• _Exercise instructions_:
Please restate exactly what appears in the records below from the first line to the line where "localparam logic [7:0] RAR_ALIAS_BASE" is, that line included.

-*-*-

### config.mk
export PLATFORM = sky130hd
export DESIGN_NAME = rar_alias_remap
export DESIGN_NICKNAME = d
export VERILOG_FILES = /design/src/inc/rar_pkg.sv /design/src/rar_slot_match.sv /design/src/rar_alias_remap.sv
export SDC_FILE = /design/constraint.sdc
export NUM_CORES = 1
export LEC_CHECK = 0
export ABC_AREA = 0
export BUFFER_PORTS_ARGS = -buffer_cell sky130_fd_sc_hd__buf_4
export CAP_MARGIN = 20
export CELL_PAD_IN_SITES_DETAIL_PLACEMENT = 1
export CELL_PAD_IN_SITES_GLOBAL_PLACEMENT = 2
export CORE_ASPECT_RATIO = 1.2
export CORE_MARGIN = 1.5
export CORE_UTILIZATION = 25
export DETAILED_ROUTE_END_ITERATION = 10
export GPL_TIMING_DRIVEN = 1
export PLACE_DENSITY = 0.47
export SYNTH_ARGS = -nofsm -noshare
export SYNTH_HDL_FRONTEND = slang
export SYNTH_HIERARCHICAL = 1
export SYNTH_SLANG_ARGS = --single-unit
### constraint.sdc
create_clock -name sys_clk -period 7.73 [get_ports sys_clk]
set_clock_uncertainty 0.2 [all_clocks]
set_input_delay 1.546 -clock sys_clk [delete_from_list [all_inputs] [get_ports sys_clk]]
set_output_delay 1.546 -clock sys_clk [all_outputs]
set_load 0.01 [all_outputs]
### src/inc/rar_pkg.sv
// constants for the per-port i2c alias remap block
package rar_pkg;
   localparam int RAR_NUM_PORTS = 4;
   localparam int RAR_NUM_SLOTS = 8;
   localparam logic [7:0] RAR_PHYS_BASE = 8'h5d;
   localparam logic [7:0] RAR_ALIAS_BASE = 8'h65;
   localparam logic [7:0] RAR_REMOTE_TARGET_ADDR_6 = 8'h63;
   localparam logic [7:0] RAR_REMOTE_TARGET_ADDR_7 = 8'h64;
   localparam logic [7:0] RAR_LOCAL_ALIAS_ADDR_0 = 8'h65;
   localparam logic [7:0] RAR_LOCAL_ALIAS_ADDR_1 = 8'h66;
   localparam int RAR_ADDR_MSB = 7;
   localparam int RAR_ADDR_LSB = 1;
   localparam int RAR_AUTO_ACK_BIT = 0;
   localparam int RAR_RW_BIT = 0;
   localparam logic [7:0] RAR_ALIAS_RESET = 8'h00;
   localparam logic [6:0] RAR_PHYS_RESET = 7'h00;
   localparam logic [7:0] RAR_UNMAPPED_READ = 8'h00;
endpackage

### src/rar_slot_match.sv
// alias comparator over all port and slot entries, lowest entry wins
module rar_slot_match #(
   parameter int NUM_ENTRIES = 32,
   parameter int ENTRY_W = 5
) (
   // programmed aliases, entry k in bits 7k+6:7k
   input wire logic [NUM_ENTRIES*7-1:0] alias_flat,
   // incoming 7-bit address
   input wire logic [6:0] probe,
   // result
   output logic hit,
   output logic [ENTRY_W-1:0] idx
);
   if (NUM_ENTRIES < 1 || (1 << ENTRY_W) < NUM_ENTRIES) begin : g_chk
      $error("entry index too narrow for the entry count");
   end

   always_comb begin
      hit = 1'b0;
      idx = '0;
      for (int k = NUM_ENTRIES - 1; k >= 0; k--) begin
         // a zero alias never matches
         if (alias_flat[k*7 +: 7] != 7'h00 && alias_flat[k*7 +: 7] == probe) begin
            hit = 1'b1;
            idx = ENTRY_W'(k);
         end
      end
   end
endmodule // rar_slot_match

### src/rar_alias_remap.sv
// per-receive-port i2c alias match and target address substitution
// How it works
// - register reads and writes land in the copy of the receive port chosen by port_sel.
// - a matching address has its 7 bits replaced by the paired target address before forwarding.
// - every incoming address is compared against each programmed 7-bit alias in bits 7:1.
// - an alias of zero matches nothing and so forwards nothing.
// - with auto-ack bit 0 set, every write to that target is acknowledged locally at once.
// - alias slot n pairs only with target slot n of the same port.
// - all alias and target fields are zero after reset.
// - bit 0 of each target register reads zero and ignores writes.
// - alias slots follow one another at consecutive offsets from the slot-0 alias register.
module rar_alias_remap
#(
   parameter int NUM_PORTS = rar_pkg::RAR_NUM_PORTS,
   parameter int NUM_SLOTS = rar_pkg::RAR_NUM_SLOTS
) (
   // clock and reset
   input wire logic sys_clk,
   input wire logic rst,
   // register access from the local i2c target
   input wire logic [$clog2(NUM_PORTS)-1:0] port_sel,
   input wire logic reg_wr_en,
   input wire logic reg_rd_en,
   input wire logic [7:0] reg_addr,
   input wire logic [7:0] reg_wdata,
   output logic [7:0] reg_rdata_ff,
   // local transaction stream
   input wire logic addr_valid,
   input wire logic [7:0] addr_byte,
   input wire logic data_valid,
   input wire logic [7:0] data_byte,
   input wire logic txn_stop,
   // acknowledge from the serializer
   input wire logic remote_ack_valid,
   input wire logic remote_ack,
   // forwarded stream to the control channel
   output logic fwd_addr_valid_ff,
   output logic [7:0] fwd_addr_ff,
   output logic [$clog2(NUM_PORTS)-1:0] fwd_port_ff,
   output logic fwd_data_valid_ff,
   output logic [7:0] fwd_data_ff,
   output logic miss_ff,
   // acknowledge back to the local controller
   output logic local_ack_valid_ff,
   output logic local_ack_ff,
   output logic txn_active_ff
);
   import rar_pkg::*;

   localparam int PORT_W = $clog2(NUM_PORTS);
   localparam int SLOT_W = $clog2(NUM_SLOTS);
   localparam int ENTRIES = NUM_PORTS * NUM_SLOTS;
   localparam int ENTRY_W = PORT_W + SLOT_W;

   // the target window must end below the alias window
   if (NUM_PORTS < 2 || (NUM_PORTS & (NUM_PORTS - 1)) != 0 ||
       NUM_SLOTS < 2 || (NUM_SLOTS & (NUM_SLOTS - 1)) != 0 ||
       NUM_SLOTS > int'(RAR_ALIAS_BASE - RAR_PHYS_BASE)) begin : g_chk
      $error("port and slot counts must be powers of two, slot windows must not overlap");
   end

   logic [7:0] alias_ff [NUM_PORTS][NUM_SLOTS];
   logic [6:0] phys_ff [NUM_PORTS][NUM_SLOTS];
   logic auto_write_ff;

   // register window decode
   function automatic logic slot_hit(input logic [7:0] a, input logic [7:0] base);
      logic [7:0] diff;
      diff = 8'(a - base);
      return diff < 8'(NUM_SLOTS);
   endfunction

   function automatic logic [SLOT_W-1:0] slot_idx(input logic [7:0] a, input logic [7:0] base);
      logic [7:0] diff;
      diff = 8'(a - base);
      return diff[SLOT_W-1:0];
   endfunction

   logic wr_alias_hit, wr_phys_hit;
   logic [SLOT_W-1:0] alias_sel, phys_sel;

   always_comb begin
      wr_alias_hit = slot_hit(reg_addr, RAR_ALIAS_BASE);
      wr_phys_hit = slot_hit(reg_addr, RAR_PHYS_BASE);
      alias_sel = slot_idx(reg_addr, RAR_ALIAS_BASE);
      phys_sel = slot_idx(reg_addr, RAR_PHYS_BASE);
   end

   // register storage, one copy per receive port
   always_ff @(posedge sys_clk) begin
      if (rst) begin
         for (int p = 0; p < NUM_PORTS; p++) begin
            for (int s = 0; s < NUM_SLOTS; s++) begin
               alias_ff[p][s] <= RAR_ALIAS_RESET;
               phys_ff[p][s] <= RAR_PHYS_RESET;
            end
         end
      end else if (reg_wr_en) begin
         if (wr_alias_hit) begin
            alias_ff[port_sel][alias_sel] <= reg_wdata;
         end
         if (wr_phys_hit) begin
            // bit 0 is not stored
            phys_ff[port_sel][phys_sel] <= reg_wdata[RAR_ADDR_MSB:RAR_ADDR_LSB];
         end
      end
   end

   logic [7:0] rd_value;

   always_comb begin
      rd_value = RAR_UNMAPPED_READ;
      if (wr_alias_hit) begin
         rd_value = alias_ff[port_sel][alias_sel];
      end else if (wr_phys_hit) begin
         rd_value = {phys_ff[port_sel][phys_sel], 1'b0};
      end
   end

   always_ff @(posedge sys_clk) begin
      if (rst) begin
         reg_rdata_ff <= 8'h00;
      end else if (reg_rd_en) begin
         reg_rdata_ff <= rd_value;
      end
   end

   // alias compare across all ports and slots
   logic [ENTRIES*7-1:0] alias_flat;
   logic match_hit;
   logic [ENTRY_W-1:0] match_idx;
   logic [PORT_W-1:0] hit_port;
   logic [SLOT_W-1:0] hit_slot;
   logic [6:0] hit_phys;
   logic hit_auto;

   always_comb begin
      alias_flat = '0;
      for (int p = 0; p < NUM_PORTS; p++) begin
         for (int s = 0; s < NUM_SLOTS; s++) begin
            alias_flat[(p*NUM_SLOTS + s)*7 +: 7] = alias_ff[p][s][RAR_ADDR_MSB:RAR_ADDR_LSB];
         end
      end
   end

   rar_slot_match #(
      .NUM_ENTRIES(ENTRIES),
      .ENTRY_W(ENTRY_W)
   ) u_match (
      .alias_flat(alias_flat),
      .probe(addr_byte[RAR_ADDR_MSB:RAR_ADDR_LSB]),
      .hit(match_hit),
      .idx(match_idx)
   );

   always_comb begin
      hit_port = match_idx[ENTRY_W-1:SLOT_W];
      hit_slot = match_idx[SLOT_W-1:0];
      hit_phys = phys_ff[hit_port][hit_slot];
      hit_auto = alias_ff[hit_port][hit_slot][RAR_AUTO_ACK_BIT];
   end

   logic new_hit, new_auto_write;

   always_comb begin
      new_hit = addr_valid && match_hit;
      new_auto_write = new_hit && hit_auto && !addr_byte[RAR_RW_BIT];
   end

   // address forwarding with substitution
   always_ff @(posedge sys_clk) begin
      if (rst) begin
         fwd_addr_valid_ff <= 1'b0;
         fwd_addr_ff <= 8'h00;
         fwd_port_ff <= '0;
         miss_ff <= 1'b0;
      end else begin
         fwd_addr_valid_ff <= new_hit;
         miss_ff <= addr_valid && !match_hit;
         if (new_hit) begin
            fwd_addr_ff <= {hit_phys, addr_byte[RAR_RW_BIT]};
            fwd_port_ff <= hit_port;
         end
      end
   end

   // transaction tracking
   always_ff @(posedge sys_clk) begin
      if (rst) begin
         txn_active_ff <= 1'b0;
         auto_write_ff <= 1'b0;
      end else if (addr_valid) begin
         txn_active_ff <= match_hit;
         auto_write_ff <= new_auto_write;
      end else if (txn_stop) begin
         txn_active_ff <= 1'b0;
         auto_write_ff <= 1'b0;
      end
   end

   // data passes untouched
   always_ff @(posedge sys_clk) begin
      if (rst) begin
         fwd_data_valid_ff <= 1'b0;
         fwd_data_ff <= 8'h00;
      end else begin
         fwd_data_valid_ff <= data_valid && txn_active_ff;
         if (data_valid && txn_active_ff) begin
            fwd_data_ff <= data_byte;
         end
      end
   end

   // local acknowledge: immediate for auto writes, else from the serializer
   always_ff @(posedge sys_clk) begin
      if (rst) begin
         local_ack_valid_ff <= 1'b0;
         local_ack_ff <= 1'b0;
      end else if (new_auto_write || (data_valid && txn_active_ff && auto_write_ff)) begin
         local_ack_valid_ff <= 1'b1;
         local_ack_ff <= 1'b1;
      end else if (remote_ack_valid && txn_active_ff && !auto_write_ff) begin
         local_ack_valid_ff <= 1'b1;
         local_ack_ff <= remote_ack;
      end else begin
         local_ack_valid_ff <= 1'b0;
         local_ack_ff <= 1'b0;
      end
   end

   chk_zero_never_hits: assert property (@(posedge sys_clk) disable iff (rst)
      match_hit |-> alias_ff[hit_port][hit_slot][RAR_ADDR_MSB:RAR_ADDR_LSB] != 7'h00)
      else $error("zero alias reported a match");

   chk_hit_substitutes: assert property (@(posedge sys_clk) disable iff (rst)
      new_hit |=> fwd_addr_valid_ff && fwd_addr_ff[7:1] == $past(hit_phys)
         && fwd_port_ff == $past(hit_port))
      else $error("forwarded address is not the paired target");

   chk_dir_kept: assert property (@(posedge sys_clk) disable iff (rst)
      new_hit |=> fwd_addr_ff[0] == $past(addr_byte[0]))
      else $error("direction bit changed");

   chk_miss_no_fwd: assert property (@(posedge sys_clk) disable iff (rst)
      addr_valid && !match_hit |=> !fwd_addr_valid_ff && miss_ff && !txn_active_ff)
      else $error("unmatched address was forwarded");

   chk_data_kept: assert property (@(posedge sys_clk) disable iff (rst)
      data_valid && txn_active_ff |=> fwd_data_valid_ff && fwd_data_ff == $past(data_byte))
      else $error("data byte not passed unchanged");

   chk_auto_ack_write: assert property (@(posedge sys_clk) disable iff (rst)
      (new_auto_write || (data_valid && txn_active_ff && auto_write_ff))
         |=> local_ack_valid_ff && local_ack_ff)
      else $error("auto write not acknowledged");

   chk_phys_bit0: assert property (@(posedge sys_clk) disable iff (rst)
      reg_rd_en && wr_phys_hit && !wr_alias_hit |=> reg_rdata_ff[0] == 1'b0)
      else $error("reserved bit read as one");

   chk_reset_clears: assert property (@(posedge sys_clk)
      rst |=> alias_ff[0][0] == RAR_ALIAS_RESET && phys_ff[NUM_PORTS-1][NUM_SLOTS-1] == 7'h00
         && !fwd_addr_valid_ff && !txn_active_ff)
      else $error("state not cleared by reset");

   chk_port_copy: assert property (@(posedge sys_clk) disable iff (rst)
      reg_wr_en && wr_alias_hit ##1 !reg_wr_en ##1 reg_rd_en && !reg_wr_en
         && reg_addr == $past(reg_addr, 2) && port_sel == $past(port_sel, 2)
         |=> reg_rdata_ff == $past(reg_wdata, 3))
      else $error("alias write not read back from the selected port");

   // register side, forwarded address hold, acknowledge path and transaction close
   chk_slot_window: assert property (@(posedge sys_clk) disable iff (rst)
      wr_alias_hit |-> !wr_phys_hit)
      else $error("alias and target windows overlap");

   chk_unmapped_zero: assert property (@(posedge sys_clk) disable iff (rst)
      reg_rd_en && !wr_alias_hit && !wr_phys_hit |=> reg_rdata_ff == RAR_UNMAPPED_READ)
      else $error("unmapped offset did not read zero");

   chk_rdata_holds: assert property (@(posedge sys_clk) disable iff (rst)
      !reg_rd_en |=> $stable(reg_rdata_ff))
      else $error("read data changed without a read");

   chk_fwd_holds: assert property (@(posedge sys_clk) disable iff (rst)
      !new_hit |=> $stable(fwd_addr_ff) && $stable(fwd_port_ff))
      else $error("forwarded address changed without a hit");

   chk_auto_ignores_remote: assert property (@(posedge sys_clk) disable iff (rst)
      txn_active_ff && auto_write_ff && !addr_valid && !data_valid |=> !local_ack_valid_ff)
      else $error("remote answer leaked into an auto write");

   chk_remote_ack_passes: assert property (@(posedge sys_clk) disable iff (rst)
      remote_ack_valid && txn_active_ff && !auto_write_ff && !new_auto_write
         |=> local_ack_valid_ff && local_ack_ff == $past(remote_ack))
      else $error("remote answer not passed to the local side");

   chk_ack_quiet: assert property (@(posedge sys_clk) disable iff (rst)
      !addr_valid && !data_valid && !remote_ack_valid |=> !local_ack_valid_ff && !local_ack_ff)
      else $error("acknowledge without a cause");

   chk_stop_closes: assert property (@(posedge sys_clk) disable iff (rst)
      txn_stop && !addr_valid |=> !txn_active_ff && !auto_write_ff)
      else $error("stop did not close the transaction");
endmodule // rar_alias_remap

Word-level counts from Yosys, hierarchy flattened
Memories as Yosys holds them, arrays and structs flattened.
Cells that the tools add are included.

cells by class
  equal/unequal tests = 32
  magnitude comparators = 7
  muxes and demuxes = 105
  reduce and logical (&&, ||, !) cells = 81
  bitwise gates (word level) = 3
  add/sub/neg operators = 2

operators by type and width
  kind                                                                  count
  7-bit == test                                                         32
  7-bit nonzero test                                                    32
  64-bit two-way mux                                                    3
  56-bit two-way mux                                                    3
  5-bit two-way mux                                                     32
  64-bit OR reduction                                                   1
  56-bit OR reduction                                                   1
  1-bit two-way mux                                                     49
  8-bit binary-select mux with 3-bit select                             2
  7-bit binary-select mux with 3-bit select                             2
  1-bit logical AND                                                     42
  8-bit two-way mux                                                     5
  7-bit two-way mux                                                     5
  8-bit demux with 3-bit select                                         1
  7-bit demux with 3-bit select                                         1
  8-bit by 4-bit < comparator with 1-bit output, second input constant  2
  8-bit by 7-bit subtractor with 8-bit output, second input constant    2
  4-bit >= comparator, second input constant                            3
  3-bit inverter with 4-bit output                                      3
  4-bit by 1-bit < comparator with 1-bit output, second input constant  2
  2-bit two-way mux                                                     2
  1-bit logical NOT                                                     3
  2-bit nonzero test                                                    1
  1-bit logical OR                                                      1

storage, ports and cells
  memories = 2
  RAM bits = 480
  output and inout port bits = 32
  register bits = 33

memories
  name      words  bits a word  read ports  clocked after Yosys merged registers in  write ports  RTL line               source
  alias_ff  4      64           6           0                                        4            rar_alias_remap.sv:62  logic [7:0] alias_ff [NUM_PORTS][NUM_SLOTS];
  phys_ff   4      56           2           0                                        4            rar_alias_remap.sv:63  logic [6:0] phys_ff [NUM_PORTS][NUM_SLOTS];

Longest topological paths before layout
Gate-level depths: netlist (run 1).

  word-level depth = 42
  depth in mapped cells = 20
  depth with buffers taken out = 14

Hierarchy
Netlist (run 1), hierarchy kept.

modules (own cells, without submodules)
  module           area each (µm²)  instances  seq. area each (µm²)  cells an instance
  rar_alias_remap  25253.0          1          15074.5               1701
  rar_slot_match   3587.2           1          0.0                   484

Worst setup path before layout (run 1)
Ideal clock, no wire load.

  kind = in2reg
  start = input port addr_byte[2]
  end = register local_ack_ff
  path slack = 2382 ps
  library setup time = 74 ps
  required time = 7456 ps
  stages = 18
  data arrival time = 5074 ps
  cells stage by stage = buf_2 buf_6 buf_6 buf_2 xnor2_1 nand4_1 a2111o_1 o211a_1 o211a_1 a211o_1 a221oi_2 buf_2 mux4_2 mux2i_1 nand3b_1 o211ai_1 or4_1 a31oi_1

between the ends
  cells in the longest elaborated chain, start to end = 42
  elaborated cells on any way between the ends = 138

ends and longest elaborated chain
  item                                                      RTL line                source
  start, declared                                           rar_alias_remap.sv:29   input wire logic [7:0] addr_byte,
  7-bit == test                                             rar_slot_match.sv:23    if (alias_flat[k*7 +: 7] != 7'h00 && alias_flat[k*7 +: 7] == probe) begin
  1-bit logical AND                                         rar_slot_match.sv:23
  5-bit two-way mux (31 in a row)                           rar_slot_match.sv:23
  5-bit two-way mux *                                       rar_slot_match.sv:23
  net match_idx[0]                                          rar_alias_remap.sv:131  logic [ENTRY_W-1:0] match_idx;
  3-bit inverter with 4-bit output (not written as such) *  rar_alias_remap.sv:160  hit_auto = alias_ff[hit_port][hit_slot][RAR_AUTO_ACK_BIT];
  8-bit binary-select mux with 3-bit select *               rar_alias_remap.sv:160
  1-bit two-way mux (not written as such) * (2 in a row)    rar_alias_remap.sv:160
  1-bit logical AND * (2 in a row)                          rar_alias_remap.sv:167  new_auto_write = new_hit && hit_auto && !addr_byte[RAR_RW_BIT];
  1-bit logical OR *                                        rar_alias_remap.sv:219  end else if (new_auto_write || (data_valid && txn_active_ff && auto_write_ff)) begin
  1-bit two-way mux *                                       rar_alias_remap.sv:219
  end signal, assigned                                      rar_alias_remap.sv:224  local_ack_ff <= remote_ack;
  end, declared                                             rar_alias_remap.sv:45   output logic local_ack_ff,

Mark *: on every way through the listed nets, which the timed path passes. The rest lies on a longest branch. The select of a mux whose other input is x is not followed.
A chain may end at the register's enable or synchronous reset.

Worst setup path in the final report (run 1)
Same ends and word-level chain as after synthesis.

-*-*-

• _Task output_:
### config.mk
export PLATFORM = sky130hd
export DESIGN_NAME = rar_alias_remap
export DESIGN_NICKNAME = d
export VERILOG_FILES = /design/src/inc/rar_pkg.sv /design/src/rar_slot_match.sv /design/src/rar_alias_remap.sv
export SDC_FILE = /design/constraint.sdc
export NUM_CORES = 1
export LEC_CHECK = 0
export ABC_AREA = 0
export BUFFER_PORTS_ARGS = -buffer_cell sky130_fd_sc_hd__buf_4
export CAP_MARGIN = 20
export CELL_PAD_IN_SITES_DETAIL_PLACEMENT = 1
export CELL_PAD_IN_SITES_GLOBAL_PLACEMENT = 2
export CORE_ASPECT_RATIO = 1.2
export CORE_MARGIN = 1.5
export CORE_UTILIZATION = 25
export DETAILED_ROUTE_END_ITERATION = 10
export GPL_TIMING_DRIVEN = 1
export PLACE_DENSITY = 0.47
export SYNTH_ARGS = -nofsm -noshare
export SYNTH_HDL_FRONTEND = slang
export SYNTH_HIERARCHICAL = 1
export SYNTH_SLANG_ARGS = --single-unit
### constraint.sdc
create_clock -name sys_clk -period 7.73 [get_ports sys_clk]
set_clock_uncertainty 0.2 [all_clocks]
set_input_delay 1.546 -clock sys_clk [delete_from_list [all_inputs] [get_ports sys_clk]]
set_output_delay 1.546 -clock sys_clk [all_outputs]
set_load 0.01 [all_outputs]
### src/inc/rar_pkg.sv
// constants for the per-port i2c alias remap block
package rar_pkg;
   localparam int RAR_NUM_PORTS = 4;
   localparam int RAR_NUM_SLOTS = 8;
   localparam logic [7:0] RAR_PHYS_BASE = 8'h5d;
   localparam logic [7:0] RAR_ALIAS_BASE = 8'h65;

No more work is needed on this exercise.